EXERCISE BRIEF — Would you please copy every line below that includes the string "clears"?

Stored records

────────────────────

===== src/verilog/iaaf_map.vh =====
// Register map, field positions and reset values of the flag block
// How it works
// Transmit master: data mismatch at clock rise flags loss
// Select 0: own clock high at bus fall flags loss
// Select 1: foreign low after start command flags loss
// Data access by direction clears all three flags
// Flag clears on zero write after reading one
// Slave receive, format 0: address match sets flag
// Slave receive, format 0: all-zero frame sets match
// All-zero first frame sets broadcast if either format 0
// Primary format 1, secondary 0: broadcast only, no match
// Written one leaves flags unchanged
// All three flags zero after reset
`ifndef IAAF_MAP_VH
`define IAAF_MAP_VH

// ------------------------------------------------------------
// Register byte offsets
// ------------------------------------------------------------
`define IAAF_OFS_CTRL      8'h00
`define IAAF_OFS_ADDR      8'h04
`define IAAF_OFS_STATUS    8'h08
`define IAAF_OFS_DATA      8'h0c
`define IAAF_OFS_IRQ_STAT  8'h10
`define IAAF_OFS_IRQ_CLR   8'h14
`define IAAF_OFS_IRQ_EN    8'h18

// ------------------------------------------------------------
// Control register bit positions
// ------------------------------------------------------------
`define IAAF_CTRL_MASTER   0
`define IAAF_CTRL_TRANSMIT 1
`define IAAF_CTRL_ARB_SEL  2
`define IAAF_CTRL_START    3
`define IAAF_CTRL_PFS      4
`define IAAF_CTRL_SFS      5
`define IAAF_CTRL_W        6

// ------------------------------------------------------------
// Status flag positions (same layout in irq registers)
// ------------------------------------------------------------
`define IAAF_ST_BCAST      1
`define IAAF_ST_MATCH      2
`define IAAF_ST_ARB        3
`define IAAF_ST_W          4

// ------------------------------------------------------------
// Reset values and frame constants
// ------------------------------------------------------------
`define IAAF_CTRL_RST      6'h00
`define IAAF_ADDR_RST      7'h00
`define IAAF_FLAGS_RST     4'h0
`define IAAF_IRQ_RST       4'h0
`define IAAF_BCAST_FRAME   8'h00
`define IAAF_FRAME_BITS    4'h8

`endif


===== src/verilog/iaaf_top.v =====
// Arbitration-loss and address-recognition flags with Wishbone access
//
// Our own choices: register access over Wishbone and the register offsets.
`timescale 1ns/100ps
`default_nettype none
`include "iaaf_map.vh"

module iaaf_top (
  input  wire        ref_clk_in,     // 20 MHz block clock
  input  wire        sys_rst_in,     // Synchronous reset, high
  // Wishbone classic slave
  input  wire        wb_cyc_in,      // Bus cycle
  input  wire        wb_stb_in,      // Strobe
  input  wire        wb_we_in,       // Write enable
  input  wire [7:0]  wb_adr_in,      // Byte address
  input  wire [3:0]  wb_sel_in,      // Byte lanes
  input  wire [31:0] wb_dat_in,      // Write data
  output reg  [31:0] wb_dat_out,     // Read data
  output reg         wb_ack_out,     // Acknowledge
  // Bus pins and own drive levels
  input  wire        scl_pin_in,     // Sampled clock line
  input  wire        sda_pin_in,     // Sampled data line
  input  wire        int_scl_in,     // Own internal clock level
  input  wire        int_sda_in,     // Own internal data level
  // Flags and interrupt
  output reg         arbitration_lost_flag_out,  // Loss flag
  output reg         own_address_match_flag_out, // Match flag
  output reg         broadcast_address_flag_out, // Broadcast flag
  output reg         irq_out                     // Level interrupt
);

  // ------------------------------------------------------------
  // Pin synchronisers
  // ------------------------------------------------------------
  wire scl_lvl;   // Filtered clock line
  wire scl_rise;  // Clock line rose
  wire scl_fall;  // Clock line fell
  wire sda_lvl;   // Filtered data line
  wire sda_rise;  // Data line rose
  wire sda_fall;  // Data line fell

  iaaf_sync u_scl_sync (
    .ref_clk_in (ref_clk_in),
    .sys_rst_in (sys_rst_in),
    .pin_in     (scl_pin_in),
    .level_out  (scl_lvl),
    .rise_out   (scl_rise),
    .fall_out   (scl_fall)
  );

  iaaf_sync u_sda_sync (
    .ref_clk_in (ref_clk_in),
    .sys_rst_in (sys_rst_in),
    .pin_in     (sda_pin_in),
    .level_out  (sda_lvl),
    .rise_out   (sda_rise),
    .fall_out   (sda_fall)
  );

  // ------------------------------------------------------------
  // Software-visible and internal state
  // ------------------------------------------------------------
  reg [`IAAF_CTRL_W-1:0] ctrl_r;      // Mode and select bits
  reg [6:0]              prim_addr_r; // Primary slave address field
  reg [7:0]              tx_data_r;   // Transfer data, write side
  reg [7:0]              rx_data_r;   // Last completed first frame after start
  reg [`IAAF_ST_W-1:0]   irq_stat_r;  // Sticky event bits
  reg [`IAAF_ST_W-1:0]   irq_en_r;    // Interrupt enables
  reg [`IAAF_ST_W-1:0]   seen_one_r;  // Flag was read as one
  reg                    start_arm_r; // Start issued, not yet driven
  reg [7:0]              shift_r;     // Incoming frame bits
  reg [3:0]              bit_cnt_r;   // Bits of first frame
  reg                    collect_r;   // First frame in progress

  // Mode decode
  wire master_mode   = ctrl_r[`IAAF_CTRL_MASTER];
  wire transmit_mode = ctrl_r[`IAAF_CTRL_TRANSMIT];
  wire arbitration_detect_select = ctrl_r[`IAAF_CTRL_ARB_SEL];
  wire primary_format_select     = ctrl_r[`IAAF_CTRL_PFS];
  wire secondary_format_select   = ctrl_r[`IAAF_CTRL_SFS];
  wire master_tx = master_mode & transmit_mode;
  wire slave_rx  = ~master_mode & ~transmit_mode;

  // ------------------------------------------------------------
  // Bus access decode
  // ------------------------------------------------------------
  // Access taken in the cycle before ack rises
  wire take    = wb_cyc_in & wb_stb_in & ~wb_ack_out;
  wire wr_lo   = take & wb_we_in & wb_sel_in[0];
  wire rd      = take & ~wb_we_in;
  wire hit_ctl = (wb_adr_in == `IAAF_OFS_CTRL);
  wire hit_adr = (wb_adr_in == `IAAF_OFS_ADDR);
  wire hit_st  = (wb_adr_in == `IAAF_OFS_STATUS);
  wire hit_dat = (wb_adr_in == `IAAF_OFS_DATA);
  wire hit_is  = (wb_adr_in == `IAAF_OFS_IRQ_STAT);
  wire hit_ic  = (wb_adr_in == `IAAF_OFS_IRQ_CLR);
  wire hit_ie  = (wb_adr_in == `IAAF_OFS_IRQ_EN);

  // Data register access clears flags by direction
  wire data_clr = (wr_lo & hit_dat & transmit_mode) |
                  (rd & hit_dat & ~transmit_mode);

  // Current flags gathered in status layout
  wire [`IAAF_ST_W-1:0] flags = {arbitration_lost_flag_out,
                                 own_address_match_flag_out,
                                 broadcast_address_flag_out,
                                 1'b0};

  // Zero written over a flag that was read as one
  wire [`IAAF_ST_W-1:0] sw_clr =
    {`IAAF_ST_W{wr_lo & hit_st}} & ~wb_dat_in[`IAAF_ST_W-1:0] &
    seen_one_r;

  // ------------------------------------------------------------
  // Arbitration-loss detection
  // ------------------------------------------------------------
  // Data mismatch sampled at the clock rise
  wire arb_mismatch = master_tx & scl_rise &
                      (int_sda_in != sda_lvl);
  // Own clock still high when the bus clock falls
  wire arb_clk = master_tx & ~arbitration_detect_select &
                 scl_fall & int_scl_in;
  // Someone else pulled data low first after start
  wire arb_start = master_tx & arbitration_detect_select &
                   start_arm_r & ~sda_lvl & int_sda_in;
  wire arb_set = arb_mismatch | arb_clk | arb_start;

  // ------------------------------------------------------------
  // Start, stop and first-frame tracking
  // ------------------------------------------------------------
  wire bus_start = sda_fall & scl_lvl;  // Data falls, clock high
  wire bus_stop  = sda_rise & scl_lvl;  // Data rises, clock high
  wire last_bit  = collect_r & scl_rise &
                   (bit_cnt_r == `IAAF_FRAME_BITS - 4'h1);
  wire [7:0] frame = {shift_r[6:0], sda_lvl};  // Completed frame
  wire frame_zero  = (frame == `IAAF_BCAST_FRAME);
  wire frame_addr  = (frame[7:1] == prim_addr_r);

  // Recognition, only in slave receive mode
  wire match_set = last_bit & slave_rx & ~primary_format_select &
                   (frame_addr |
                    frame_zero);
  wire bcast_set = last_bit & slave_rx & frame_zero &
                   (~primary_format_select |
                    ~secondary_format_select);

  wire [`IAAF_ST_W-1:0] ev = {arb_set, match_set, bcast_set, 1'b0};

  // ------------------------------------------------------------
  // Frame shifter: only the first frame after start matters
  // ------------------------------------------------------------
  always @(posedge ref_clk_in) begin
    if (sys_rst_in) begin
      shift_r   <= 8'h00;
      bit_cnt_r <= 4'h0;
      collect_r <= 1'b0;
      rx_data_r <= 8'h00;
    end else if (bus_start) begin
      // Restart also covers repeated start
      bit_cnt_r <= 4'h0;
      collect_r <= 1'b1;
    end else if (bus_stop) begin
      collect_r <= 1'b0;
    end else if (collect_r && scl_rise) begin
      shift_r   <= frame;
      bit_cnt_r <= bit_cnt_r + 4'h1;
      if (last_bit) begin
        // Frame done; later frames are not looked at here
        collect_r <= 1'b0;
        rx_data_r <= frame;
      end
    end
  end

  // ------------------------------------------------------------
  // Start-command arming for the early-low check
  // ------------------------------------------------------------
  always @(posedge ref_clk_in) begin
    if (sys_rst_in) begin
      start_arm_r <= 1'b0;
    end else if (wr_lo && hit_ctl && wb_dat_in[`IAAF_CTRL_START]) begin
      start_arm_r <= 1'b1;
    end else if (~int_sda_in || arb_start || ~master_tx) begin
      // Disarm once we drive low ourselves or loss seen
      start_arm_r <= 1'b0;
    end
  end

  // ------------------------------------------------------------
  // Status flags: set wins over every clear
  // ------------------------------------------------------------
  always @(posedge ref_clk_in) begin
    if (sys_rst_in) begin
      arbitration_lost_flag_out  <= 1'b0;
      own_address_match_flag_out <= 1'b0;
      broadcast_address_flag_out <= 1'b0;
    end else begin
      if (arb_set) begin
        arbitration_lost_flag_out <= 1'b1;
      end else if (data_clr || sw_clr[`IAAF_ST_ARB]) begin
        arbitration_lost_flag_out <= 1'b0;
      end
      if (match_set) begin
        own_address_match_flag_out <= 1'b1;
      end else if (data_clr || sw_clr[`IAAF_ST_MATCH]) begin
        own_address_match_flag_out <= 1'b0;
      end
      if (bcast_set) begin
        broadcast_address_flag_out <= 1'b1;
      end else if (data_clr || sw_clr[`IAAF_ST_BCAST]) begin
        broadcast_address_flag_out <= 1'b0;
      end
    end
  end

  // ------------------------------------------------------------
  // Read-as-one memory for the two-step clear
  // ------------------------------------------------------------
  // A zero write without a prior read of one must not clear
  always @(posedge ref_clk_in) begin
    if (sys_rst_in) begin
      seen_one_r <= `IAAF_FLAGS_RST;
    end else if (rd && hit_st) begin
      seen_one_r <= flags;
    end else if (wr_lo && hit_st) begin
      seen_one_r <= `IAAF_FLAGS_RST;  // One read, one clear
    end else begin
      seen_one_r <= seen_one_r & flags;  // Drop bits cleared otherwise
    end
  end

  // ------------------------------------------------------------
  // Control, address, data and interrupt registers
  // ------------------------------------------------------------
  always @(posedge ref_clk_in) begin
    if (sys_rst_in) begin
      ctrl_r      <= `IAAF_CTRL_RST;
      prim_addr_r <= `IAAF_ADDR_RST;
      tx_data_r   <= 8'h00;
      irq_en_r    <= `IAAF_IRQ_RST;
    end else if (wr_lo) begin
      if (hit_ctl) begin
        // Start bit is a command, never stored
        ctrl_r <= wb_dat_in[`IAAF_CTRL_W-1:0] &
                  ~(6'h01 << `IAAF_CTRL_START);
      end
      if (hit_adr) begin
        prim_addr_r <= wb_dat_in[6:0];
      end
      if (hit_dat) begin
        tx_data_r <= wb_dat_in[7:0];
      end
      if (hit_ie) begin
        irq_en_r <= wb_dat_in[`IAAF_ST_W-1:0] &
                    ~(4'h1);  // Bit 0 unused
      end
    end
  end

  // Sticky events; a new event beats a clear in the same cycle
  always @(posedge ref_clk_in) begin
    if (sys_rst_in) begin
      irq_stat_r <= `IAAF_IRQ_RST;
    end else if (wr_lo && hit_ic) begin
      irq_stat_r <= (irq_stat_r & ~wb_dat_in[`IAAF_ST_W-1:0]) | ev;
    end else begin
      irq_stat_r <= irq_stat_r | ev;
    end
  end

  // Level interrupt, one cycle behind the status bits
  always @(posedge ref_clk_in) begin
    if (sys_rst_in) begin
      irq_out <= 1'b0;
    end else begin
      irq_out <= |(irq_stat_r & irq_en_r);
    end
  end

  // ------------------------------------------------------------
  // Wishbone answer: one registered ack, a cycle after the request
  // ------------------------------------------------------------
  always @(posedge ref_clk_in) begin
    if (sys_rst_in) begin
      wb_ack_out <= 1'b0;
      wb_dat_out <= 32'h00000000;
    end else begin
      wb_ack_out <= take;
      if (rd) begin
        case (wb_adr_in)
          `IAAF_OFS_CTRL: begin
            wb_dat_out <= {26'h0000000, ctrl_r};
          end
          `IAAF_OFS_ADDR: begin
            wb_dat_out <= {25'h0000000, prim_addr_r};
          end
          `IAAF_OFS_STATUS: begin
            wb_dat_out <= {28'h0000000, flags};
          end
          `IAAF_OFS_DATA: begin
            // Receive side shows the captured frame
            wb_dat_out <= {24'h000000,
                           transmit_mode ? tx_data_r : rx_data_r};
          end
          `IAAF_OFS_IRQ_STAT: begin
            wb_dat_out <= {28'h0000000, irq_stat_r};
          end
          `IAAF_OFS_IRQ_EN: begin
            wb_dat_out <= {28'h0000000, irq_en_r};
          end
          default: begin
            // Unmapped and write-only read as zero
            wb_dat_out <= 32'h00000000;
          end
        endcase
      end
    end
  end

endmodule // iaaf_top

`default_nettype wire


===== src/verilog/iaaf_sync.v =====
// Three-stage pin synchroniser with agreement filter and edge pulses
`timescale 1ns/100ps
`default_nettype none

module iaaf_sync (
  input  wire ref_clk_in,  // Block clock
  input  wire sys_rst_in,  // Synchronous reset, high
  input  wire pin_in,      // Asynchronous pin level
  output reg  level_out,   // Filtered level
  output reg  rise_out,    // One-cycle pulse on rise
  output reg  fall_out     // One-cycle pulse on fall
);

  reg meta_r;   // First stage, read by second only
  reg sync2_r;  // Second stage
  reg sync3_r;  // Third stage

  // ------------------------------------------------------------
  // Shift chain and filtered level
  // ------------------------------------------------------------
  always @(posedge ref_clk_in) begin
    if (sys_rst_in) begin
      meta_r    <= 1'b1;
      sync2_r   <= 1'b1;
      sync3_r   <= 1'b1;
      level_out <= 1'b1;  // Idle bus is high
      rise_out  <= 1'b0;
      fall_out  <= 1'b0;
    end else begin
      meta_r   <= pin_in;
      sync2_r  <= meta_r;
      sync3_r  <= sync2_r;
      rise_out <= 1'b0;
      fall_out <= 1'b0;
      // A change counts only once stages two and three agree
      if ((sync2_r == sync3_r) && (sync3_r != level_out)) begin
        level_out <= sync3_r;
        rise_out  <= sync3_r;
        fall_out  <= ~sync3_r;
      end
    end
  end

endmodule // iaaf_sync

`default_nettype wire


===== config.mk =====
export PLATFORM = sky130hd
export DESIGN_NAME = iaaf_top
export DESIGN_NICKNAME = d
export VERILOG_FILES = /design/src/verilog/iaaf_top.v /design/src/verilog/iaaf_sync.v
export VERILOG_INCLUDE_DIRS = /design/src /design/src/verilog
export SDC_FILE = /design/constraint.sdc
export NUM_CORES = 1
export LEC_CHECK = 0
export ABC_AREA = 1
export BUFFER_PORTS_ARGS = -buffer_cell sky130_fd_sc_hd__buf_2
export CAP_MARGIN = 20
export CELL_PAD_IN_SITES_DETAIL_PLACEMENT = 0
export CELL_PAD_IN_SITES_GLOBAL_PLACEMENT = 1
export CORE_ASPECT_RATIO = 1.1
export CORE_MARGIN = 1
export CORE_UTILIZATION = 34
export CTS_CLUSTER_SIZE = 16
export DETAILED_ROUTE_END_ITERATION = 7
export GPL_ROUTABILITY_DRIVEN = 1
export PLACE_DENSITY = 0.81
export SETUP_SLACK_MARGIN = 0.5
export SKIP_LAST_GASP = 1
export SLEW_MARGIN = 15
export SYNTH_ARGS = -nofsm -noshare
export SYNTH_HDL_FRONTEND = slang
export SYNTH_SLANG_ARGS = --single-unit

===== constraint.sdc =====
create_clock -name ref_clk_in -period 1.2 [get_ports ref_clk_in]
set_input_delay 0.24 -clock ref_clk_in [delete_from_list [all_inputs] [get_ports ref_clk_in]]
set_output_delay 0.24 -clock ref_clk_in [all_outputs]
set_load 0.05 [all_outputs]

Yosys cells after proc, flatten, opt, wreduce, memory -nomap -nowiden. Index checks and enable logic that the tools add are counted.

$add $sub $neg: 1. Reductions and logical operators: 34. Multiplexer cells: 17. Equality and inequality tests: 13. Bitwise gates (word level): 59.

Operators with widths (count): $pmux 8 s6 (1); $and 1x1->1 (30); $eq 8x5->1 const B (3); $and 4x4->4 (5); $eq 8x4->1 const B (2); $logic_not 8->1 (2); $not 1->1 (16); $mux 1 (12); $mux 4 (3); $reduce_and 2->1 (6); $eq 8x3->1 const B (1); $logic_and 1x1->1 (8); $mux 8 (1); $or 4x4->4 (2); $reduce_bool 2->1 (4); $eq 7x7->1 (1); $reduce_bool 3->1 (2); $reduce_or 2->1 (3); $logic_or 1x1->1 (5); $or 1x1->1 (5); $add 4x1->4 const B (1); $eq 4x3->1 const B (1); $not 4->4 (1); $reduce_and 4->1 (1); 5 further kinds (8).

Word-level logic and storage cells: 154. Output and inout bits: 37. Register bits after elaboration: 101. Input port bits: 53.

Longest topological paths before layout. Gate-level depths: netlist (run 1).

Depth after elaboration: 10. Mapped depth: 10. Mapped depth without buffers: 10.

Hierarchy. From an unflattened synthesis (run 1), not the netlist that was laid out.

Cells, all modules: 496. Area total of the unflattened synthesis: 3649.8 um^2.

Modules (own cells, without submodules): iaaf_top (cells an instance 460, area an instance 3279.4 um^2, sequential area each 1281.2 um^2, times used 1); iaaf_sync (cells an instance 18, area an instance 185.2 um^2, sequential area each 120.1 um^2, times used 2).

Worst setup path before layout (run 1). Ideal clock, no wire load.

Path kind: register to register. Start point: register wb_ack_out. End point: register arbitration_lost_flag_out. Stages on the path, launching flop included: 9. Arrival time: 1300 ps. Path buffers: 0. Required time: 1072 ps. Path slack: -228 ps. Setup time: 128 ps. Period minus slack after synthesis: 1428 ps. Cells stage by stage: dfxtp_1 > nor2_4 > nand3_2 > nor2_4 > nand2_1 > nand2_1 > nor2_1 > nor2_1 > nor2_1.

Cells in the longest elaborated chain, start to end: 9. Elaborated cells between the ends (all ways): 15. Those cells by class: bitwise: 13; reduce/logical: 2.

Ends and longest elaborated chain: from (decl) (line iaaf_top.v:19) `output reg wb_ack_out,`; from (signal assigned) (line iaaf_top.v:288) `wb_ack_out <= take;`; $not 1->1 (*) (line iaaf_top.v:88) `wire take = wb_cyc_in & wb_stb_in & ~wb_ack_out;`; $and 1x1->1 (*) (line iaaf_top.v:88); $and 1x1->1 (2 in series) (line iaaf_top.v:89) `wire wr_lo = take & wb_we_in & wb_sel_in[0];`; $and 1x1->1, on equally long branches (line iaaf_top.v:100, iaaf_top.v:111); $and 1x1->1 / $and 4x4->4 (equally long branches) (line iaaf_top.v:100, iaaf_top.v:111); $or 1x1->1 / $and 4x4->4 (equally long branches) (line iaaf_top.v:100, iaaf_top.v:111); $logic_or 1x1->1 (*) (line iaaf_top.v:200) `` end else if (data_clr || sw_clr[`IAAF_ST_ARB]) begin ``; $reduce_bool 2->1 (no source line) (*); to (signal assigned) (line iaaf_top.v:194) `arbitration_lost_flag_out <= 1'b0;`; to (signal assigned) (line iaaf_top.v:199) `arbitration_lost_flag_out <= 1'b1;`; to (signal assigned) (line iaaf_top.v:201) `arbitration_lost_flag_out <= 1'b0;`; to (decl) (line iaaf_top.v:26) `output reg arbitration_lost_flag_out,`.

Every way passes the cells marked *; elsewhere a longest branch is shown, timed or not. A chain may end at the register's enable or synchronous reset.

Worst setup path in the final report (run 1).
Start point: register wb_ack_out. End point: register irq_stat_r[3].

Cells in the longest elaborated chain, start to end: 6.

Ends and longest elaborated chain: $not 1->1 (line iaaf_top.v:88); $and 1x1->1 (line iaaf_top.v:88); $and 1x1->1 (2 in series) (line iaaf_top.v:89); $logic_and 1x1->1 (line iaaf_top.v:264) `end else if (wr_lo && hit_ic) begin`; $mux 4 (line iaaf_top.v:264); to (signal assigned) (line iaaf_top.v:263) `` irq_stat_r <= `IAAF_IRQ_RST; ``; to (signal assigned) (line iaaf_top.v:265) `` irq_stat_r <= (irq_stat_r & ~wb_dat_in[`IAAF_ST_W-1:0]) | ev; ``; to (signal assigned) (line iaaf_top.v:267) `irq_stat_r <= irq_stat_r | ev;`; to (decl) (line iaaf_top.v:67) `` reg [`IAAF_ST_W-1:0] irq_stat_r; ``.

Every way passes these cells.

────────────────────

FINISHED EXERCISE —
// Data access by direction clears all three flags
// Flag clears on zero write after reading one
  // Data register access clears flags by direction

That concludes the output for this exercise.